地域に必要なモノ・仕事の多くを提供してきたのは中小企業。まさに、地域経済を支える屋台骨のような存在といえます。人々の暮らしに密着して商売を営んできたからこそ、利益だけでなく、地域への貢献に取り組んできた会社も少なくありません。小さい地元企業ならではの活動に注目してみましょう。

地域に根を張り活力を生み出す

故郷の町が廃れていくのを見ているのは忍びないと、経営する企業の利益をつぎ込んで古い民家を買い取り、ショップや宿として再生している夫妻。
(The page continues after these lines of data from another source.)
`config.mk`:
```
export PLATFORM = sky130hd
export DESIGN_NAME = utf8_string_validator_top
export DESIGN_NICKNAME = d
export VERILOG_FILES = /design/src/rtl/core/utf8sv_pkg.sv /design/src/rtl/core/utf8sv_byte_class.sv /design/src/rtl/core/utf8sv_scan.sv /design/src/rtl/core/utf8_string_validator_top.sv
export VERILOG_INCLUDE_DIRS = /design/src /design/src/rtl/core
export SDC_FILE = /design/constraint.sdc
export NUM_CORES = 1
export LEC_CHECK = 0
export ABC_AREA = 0
export BUFFER_PORTS_ARGS = -buffer_cell sky130_fd_sc_hd__buf_2
export CAP_MARGIN = 20
export CORE_UTILIZATION = 39
export DETAILED_ROUTE_END_ITERATION = 7
export GPL_ROUTABILITY_DRIVEN = 0
export SLEW_MARGIN = 20
export SYNTH_ARGS = -nofsm -noshare
export SYNTH_HDL_FRONTEND = slang
export SYNTH_SLANG_ARGS = --single-unit
```
`constraint.sdc`:
```
create_clock -name clk -period 2.2 [get_ports clk]
set_clock_uncertainty 0.2 [all_clocks]
set_input_delay 0.44 -clock clk [delete_from_list [all_inputs] [get_ports clk]]
set_output_delay 0.44 -clock clk [all_outputs]
set_load 0.05 [all_outputs]
```
`src/rtl/core/utf8_string_validator_top_macros.svh`:
```
// Assertion macros used by utf8sv_scan of the UTF-8 string validator.
// Depends on nothing; each macro expects clk and rst_n in scope.
`ifndef UTF8_STRING_VALIDATOR_TOP_MACROS_SVH
`define UTF8_STRING_VALIDATOR_TOP_MACROS_SVH

// The consequent must hold in the same cycle as the antecedent.
`define UTF8SV_ASSERT_SAME(label, ante, cons, msg) \
    label: assert property (@(posedge clk) disable iff (!rst_n) (ante) |-> (cons)) \
        else $error(msg);

// The consequent must hold in the cycle after the antecedent.
`define UTF8SV_ASSERT_NEXT(label, ante, cons, msg) \
    label: assert property (@(posedge clk) disable iff (!rst_n) (ante) |=> (cons)) \
        else $error(msg);

`endif

```
`src/rtl/core/utf8sv_pkg.sv`:
```
// Shared types and constants of the UTF-8 string validator.
// Depends on nothing; used by every module of the block.
package utf8sv_pkg;

    // Widths of the result fields and the default counter width.
    localparam int TOTAL_BITS         = 16;
    localparam int COUNT_BITS_DEFAULT = 16;

    // Byte values and masks used to classify a byte.
    localparam logic [7:0] BYTE_TERM    = 8'h00;
    localparam logic [7:0] BYTE_C0      = 8'hC0;
    localparam logic [7:0] BYTE_C1      = 8'hC1;
    localparam logic [7:0] BYTE_F5      = 8'hF5;
    localparam logic [7:0] BYTE_FF      = 8'hFF;
    localparam logic [7:0] MASK_80      = 8'h80;
    localparam logic [7:0] MASK_E0      = 8'hE0;
    localparam logic [7:0] MASK_F0      = 8'hF0;
    localparam logic [7:0] MASK_F8      = 8'hF8;
    localparam logic [7:0] LEAD_2       = 8'hC0;
    localparam logic [7:0] LEAD_3       = 8'hE0;
    localparam logic [7:0] LEAD_4       = 8'hF0;

    // Upper nibbles of lead bytes that start multi-byte sequences.
    localparam logic [3:0] NIB_C        = 4'hC;
    localparam logic [3:0] NIB_D        = 4'hD;
    localparam logic [3:0] NIB_E        = 4'hE;
    localparam logic [3:0] NIB_F        = 4'hF;

    // Continuation counts that a lead byte announces.
    localparam logic [1:0] EXTRA_NONE   = 2'd0;
    localparam logic [1:0] EXTRA_ONE    = 2'd1;
    localparam logic [1:0] EXTRA_TWO    = 2'd2;
    localparam logic [1:0] EXTRA_THREE  = 2'd3;

    // Classification of one string byte.
    typedef struct packed {
        logic       is_term;
        logic       illegal;
        logic       is_lead;
        logic [1:0] extra;
    } byte_class_t;

endpackage

```
`src/rtl/core/utf8sv_byte_class.sv`:
```
// Combinational classifier for one string byte.
// Depends on utf8sv_pkg for the byte constants and byte_class_t.
module utf8sv_byte_class
    import utf8sv_pkg::*;
(
    input  logic [7:0]  data_byte,
    output byte_class_t byte_class
);

    always_comb
    begin
        // Terminator and illegal bytes.
        byte_class.is_term = (data_byte == BYTE_TERM);
        byte_class.illegal = data_byte inside {BYTE_C0, BYTE_C1, [BYTE_F5:BYTE_FF]};

        // A lead byte is ASCII or one of the multi-byte lead patterns.
        byte_class.is_lead = ((data_byte & MASK_80) == 8'h00)
                          || ((data_byte & MASK_E0) == LEAD_2)
                          || ((data_byte & MASK_F0) == LEAD_3)
                          || ((data_byte & MASK_F8) == LEAD_4);

        // The upper nibble sets the number of continuation bytes.
        case (data_byte[7:4])
            NIB_F:   byte_class.extra = EXTRA_THREE;
            NIB_E:   byte_class.extra = EXTRA_TWO;
            NIB_C,
            NIB_D:   byte_class.extra = EXTRA_ONE;
            default: byte_class.extra = EXTRA_NONE;
        endcase
    end

endmodule

```
`src/rtl/core/utf8sv_scan.sv`:
```
// String scan state and result register of the UTF-8 string validator.
// Depends on utf8sv_pkg and the assertion macros header.
`include "utf8_string_validator_top_macros.svh"

module utf8sv_scan
    import utf8sv_pkg::*;
#(
    parameter int COUNT_BITS = COUNT_BITS_DEFAULT
)
(
    input  logic                  clk,
    input  logic                  rst_n,
    input  logic                  item_valid,
    input  byte_class_t           byte_class,
    output logic                  item_advance,
    output logic                  out_valid,
    input  logic                  out_stall,
    output logic                  string_ok,
    output logic [TOTAL_BITS-1:0] code_point_total
);

    localparam logic [COUNT_BITS-1:0] COUNT_MAX = {COUNT_BITS{1'b1}};

    logic [1:0]            cont_reg;
    logic [1:0]            cont_next;
    logic                  err_reg;
    logic                  err_next;
    logic [COUNT_BITS-1:0] cnt_reg;
    logic [COUNT_BITS-1:0] cnt_next;
    logic                  out_valid_reg;
    logic                  out_valid_next;
    logic                  ok_reg;
    logic                  ok_next;
    logic [TOTAL_BITS-1:0] total_reg;
    logic [TOTAL_BITS-1:0] total_next;
    logic [TOTAL_BITS-1:0] cnt_clamped;
    logic                  term_advance;

    // A terminator waits while an earlier result is still held.
    assign item_advance = item_valid
                       && !(byte_class.is_term && out_valid_reg && out_stall);
    assign term_advance = item_advance && byte_class.is_term;

    // Clamp the counter to the result field width.
    generate
        if (COUNT_BITS > TOTAL_BITS)
        begin : g_clamp_wide
            assign cnt_clamped = (|cnt_reg[COUNT_BITS-1:TOTAL_BITS])
                               ? {TOTAL_BITS{1'b1}} : cnt_reg[TOTAL_BITS-1:0];
        end
        else
        begin : g_clamp_narrow
            assign cnt_clamped = TOTAL_BITS'(cnt_reg);
        end
    endgenerate

    // Per-byte update of the scan state.
    always_comb
    begin
        cont_next = cont_reg;
        err_next  = err_reg;
        cnt_next  = cnt_reg;
        if (item_advance)
        begin
            if (byte_class.is_term)
            begin
                cont_next = EXTRA_NONE;
                err_next  = 1'b0;
                cnt_next  = '0;
            end
            else if (!err_reg)
            begin
                if (byte_class.illegal)
                begin
                    err_next = 1'b1;
                end
                else if (cont_reg != EXTRA_NONE)
                begin
                    if (byte_class.is_lead)
                    begin
                        err_next = 1'b1;
                    end
                    else
                    begin
                        cont_next = cont_reg - 2'd1;
                    end
                end
                else if (!byte_class.is_lead)
                begin
                    err_next = 1'b1;
                end
                else
                begin
                    if (cnt_reg != COUNT_MAX)
                    begin
                        cnt_next = cnt_reg + 1'b1;
                    end
                    cont_next = byte_class.extra;
                end
            end
        end
    end

    // Result register, loaded on a terminator and held while stalled.
    always_comb
    begin
        out_valid_next = out_valid_reg && out_stall;
        ok_next        = ok_reg;
        total_next     = total_reg;
        if (term_advance)
        begin
            out_valid_next = 1'b1;
            ok_next        = !err_reg && (cont_reg == EXTRA_NONE);
            total_next     = ok_next ? cnt_clamped : '0;
        end
    end

    // Control state is reset; the result payload is not.
    always_ff @(posedge clk or negedge rst_n)
    begin
        if (!rst_n)
        begin
            cont_reg      <= EXTRA_NONE;
            err_reg       <= 1'b0;
            cnt_reg       <= '0;
            out_valid_reg <= 1'b0;
        end
        else
        begin
            cont_reg      <= cont_next;
            err_reg       <= err_next;
            cnt_reg       <= cnt_next;
            out_valid_reg <= out_valid_next;
        end
    end

    always_ff @(posedge clk)
    begin
        ok_reg    <= ok_next;
        total_reg <= total_next;
    end

    assign out_valid        = out_valid_reg;
    assign string_ok        = ok_reg;
    assign code_point_total = total_reg;

    // Checks on the scan state and the result.
    `UTF8SV_ASSERT_SAME(a_bad_total_zero, out_valid_reg && !ok_reg, total_reg == '0,
        "Invalid string reported a nonzero count")
    `UTF8SV_ASSERT_NEXT(a_term_clears, term_advance,
        cont_reg == EXTRA_NONE && !err_reg && cnt_reg == '0,
        "Scan state not cleared after a terminator")
    `UTF8SV_ASSERT_NEXT(a_count_monotonic, !term_advance, cnt_reg >= $past(cnt_reg),
        "Code point counter decreased within a string")
    `UTF8SV_ASSERT_SAME(a_no_overwrite, out_valid_reg && out_stall, !term_advance,
        "Held result overwritten by a new terminator")

endmodule

```
`src/rtl/core/utf8_string_validator_top.sv`:
```
// UTF-8 string validator: one byte per cycle unless a terminator waits, one result per terminator.
// A terminator passes the input register and then the result register before its result is valid.
// Throughput: one byte per cycle; a terminator waits only while a result is held.
// Reset: rst_n is asynchronous, active low, and clears the scan state and valids.
// Depends on utf8sv_pkg, utf8sv_byte_class and utf8sv_scan.
module utf8_string_validator_top
    import utf8sv_pkg::*;
#(
    parameter int COUNT_BITS = COUNT_BITS_DEFAULT
)
(
    input  logic                  clk,
    input  logic                  rst_n,
    input  logic                  in_valid,
    output logic                  in_stall,
    input  logic [7:0]            data_byte,
    output logic                  out_valid,
    input  logic                  out_stall,
    output logic                  string_ok,
    output logic [TOTAL_BITS-1:0] code_point_total
);

    logic        in_valid_reg;
    logic        in_valid_next;
    logic [7:0]  byte_reg;
    logic [7:0]  byte_next;
    logic        item_advance;
    byte_class_t byte_class;

    // The input register refills whenever its item moves on.
    assign in_stall = in_valid_reg && !item_advance;

    always_comb
    begin
        in_valid_next = in_valid_reg && !item_advance;
        byte_next     = byte_reg;
        if (in_valid && !in_stall)
        begin
            in_valid_next = 1'b1;
            byte_next     = data_byte;
        end
    end

    always_ff @(posedge clk or negedge rst_n)
    begin
        if (!rst_n)
        begin
            in_valid_reg <= 1'b0;
        end
        else
        begin
            in_valid_reg <= in_valid_next;
        end
    end

    always_ff @(posedge clk)
    begin
        byte_reg <= byte_next;
    end

    // Classify the registered byte.
    utf8sv_byte_class u_byte_class (
        .data_byte  (byte_reg),
        .byte_class (byte_class)
    );

    // Scan state and result register.
    utf8sv_scan #(
        .COUNT_BITS (COUNT_BITS)
    ) u_scan (
        .clk              (clk),
        .rst_n            (rst_n),
        .item_valid       (in_valid_reg),
        .byte_class       (byte_class),
        .item_advance     (item_advance),
        .out_valid        (out_valid),
        .out_stall        (out_stall),
        .string_ok        (string_ok),
        .code_point_total (code_point_total)
    );

endmodule

```
==> flow_metrics.env, run 1 <==
export IMPL_synth_edf_count=25
export IMPL_dr_pass1_iters=4
export IMPL_grt_max_degree=22
export IMPL_die_width_um=77.8
export IMPL_syn_avg_cell_area_um2=11.4
export IMPL_cp_start_kind="flop"
export IMPL_fin_cells=349
export IMPL_crit_chain="or4_4, nor3_4, and2_4, buf_8"
export IMPL_max_stage_delay_ns=0.57
export IMPL_synth_area_leaders="edfxtp_1 (34%), dfrtp_1 (23%), and2_1 (3.6%)"
export IMPL_grt_pass1_wl_um=8060
export IMPL_drtIter0Drc=163
export IMPL_port_buffers=30
export IMPL_synth_cell_type_count=53
export IMPL_ys_seq_area_frac=0.570
export IMPL_routed_wl_um=4940
export IMPL_detail_route_wl_per_cell_um=14.1
export IMPL_first_global_vias=1805
export IMPL_relSlewSlack=0.604
export IMPL_grt_ovfl_total=0
export IMPL_fp_coreArea_mm2=0.00551
export IMPL_hold_class="primary input to flop"
export IMPL_yosys_area_top_type="edfxtp_1"
export IMPL_ys_async_sr_fraction=0.457
export IMPL_rows=27
export IMPL_crit_fanout=2
export IMPL_cap_viol_max_count=0
export IMPL_synth_top_cell_area_share=0.335
export IMPL_cts_tree="yes"
export IMPL_yosys_warnings=0
export IMPL_min_to="byte_reg[4]$_DFFE_PP_"
export IMPL_power_per_cell_area_mw_per_mm2=580
export IMPL_die_h_um=77.8
export IMPL_htreeDepth=2
export IMPL_finalSetupViolCount=17
export IMPL_cts_max_path_buffers=2
export IMPL_fin_crit_sh=1.09
export IMPL_clock_latency_ns=0.29
export IMPL_syn_area_mm2=0.00224
export IMPL_drc=0
export IMPL_vias_per_cell=5.34
export IMPL_arrival_ns=1.77
export IMPL_fin_crit_ns=2.41
export IMPL_place_inst=335
export IMPL_setup_ws_ns=-0.208
export IMPL_slowest_stage="or4_4"
export IMPL_ioPinCount=31
export IMPL_start_util=0.406
export IMPL_ys_flop_type="edfxtp_1"
export IMPL_worstHoldStart="data_byte[4]"
export IMPL_clk_pin_slew_ns=0.08
export IMPL_drive_gt1_frac=0.422
export IMPL_grtUsageTotal=0.170
export IMPL_place_hpwl_um=3630
export IMPL_reg2regPathDepth=7
export IMPL_timing_rr_start="byte_reg[3]$_DFFE_PP_"
export IMPL_dieArea_mm2=0.00605
export IMPL_rsz0062_at_grt="yes"
export IMPL_setup_tns_final_ns=-1.23
export IMPL_place_area_mm2=0.00280
export IMPL_hold_path_depth=1
export IMPL_final_util=0.552
export IMPL_synth_most_common_cell="edfxtp_1"
export IMPL_final_area_mm2=0.00304
export IMPL_syn_instance_count=196
export IMPL_diodes=0
export IMPL_synth_nets=209
export IMPL_ys_ff_latch=46
export IMPL_vias=1864
export IMPL_rrSetupSlack_ns=-0.14
export IMPL_hold_viol=0
export IMPL_postRouteAntennaNets=0
export IMPL_fmax_ghz=0.415
export IMPL_areaGrowthSynthToFinish_pct=35.7
export IMPL_synth_commonest_cells="edfxtp_1 (25), dfrtp_1 (21), nand2_1 (21)"
export IMPL_tightest_slew_ns=0.593
export IMPL_cts_root_buf="clkbuf_8"
export IMPL_p_leak_nw=1.38
export IMPL_fillCellCount=497
export IMPL_critPathKind="flop to output port"
export IMPL_violations="setup timing"
export IMPL_status="finished, violations left"
export IMPL_required_ns=1.56
export IMPL_numCtsBuffers=5
export IMPL_cts_sinks=46
export IMPL_slew_violations=0
export IMPL_endpoint_kind="output port"
export IMPL_ir_drop_mv=0.387
export IMPL_layout_nets=289
export IMPL_r2r_end="u_scan.cont_reg[1]$_DFFE_PN0P_"
export IMPL_grt_antenna_before_repair=0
経済活動と文化を組み合わせることによって地域の生活文化を伝える活動の一端は、若い世代の従業員も担っています。

古民家の暮らしがよみがえる鉱山の町

地域の信頼が会社の財産

地域の環境を悪化させると、かつて住民から激しく非難されたこともある産廃処理会社。環境に配慮したリサイクル会社に衣替えし、耕作放棄地で育てた野菜を食べてもらうなど、地道な取り組みを通して住民の信頼を得てきました。

地域で愛される産廃処理会社

人脈は力なり

尾道の特産品として大人気商品になった帆布製品。NPOを立ち上げて、廃れかけていた産業を復活させたのは、それぞれ別の本業をもつ自営業者の女性たちでした。商品化と販売の成功にこぎつけたのは、商売で培ってきた人脈のおかげ。地域に根を張る女性経営者のたくましさを感じます。

自営業の女性たちが生んだ新たな特産品

地道な努力で雇用を作る

現在、日本全国の中小企業を悩ませている最大の問題が人手不足。そんな中でも高校生の県内就職率が高い地域を見てみると、常に一定数の求人を出したり、職業体験の場を提供するなど、安定した就職口となってきた企業の取り組みがありました。

高校生の県内就職を増やすには

村と森の未来を創る企業

安い外国産木材に押されて林業が衰退し、深刻な過疎化に直面していた西粟倉村。村の再生に向けて、生産の場を創り出そうと立ち上がったのがこの会社です。高品質の家具を生み出しながら森を守る夢のある仕事は、全国の若い人たちをひきつけています。

森林と地域経済を再生する地産の木製家具

おわりに
かつて近江商人が心得としていたという「三方よし」。目先の利益ではなく、長期的な視野から、売り手と買い手、さらに世間にとっても良い商いを、という精神は、これらの小規模な企業の中に今も生き続けているようです。消費者の側にも、安さだけでなく多様な面から企業活動を評価する視点が求められているのではないでしょうか。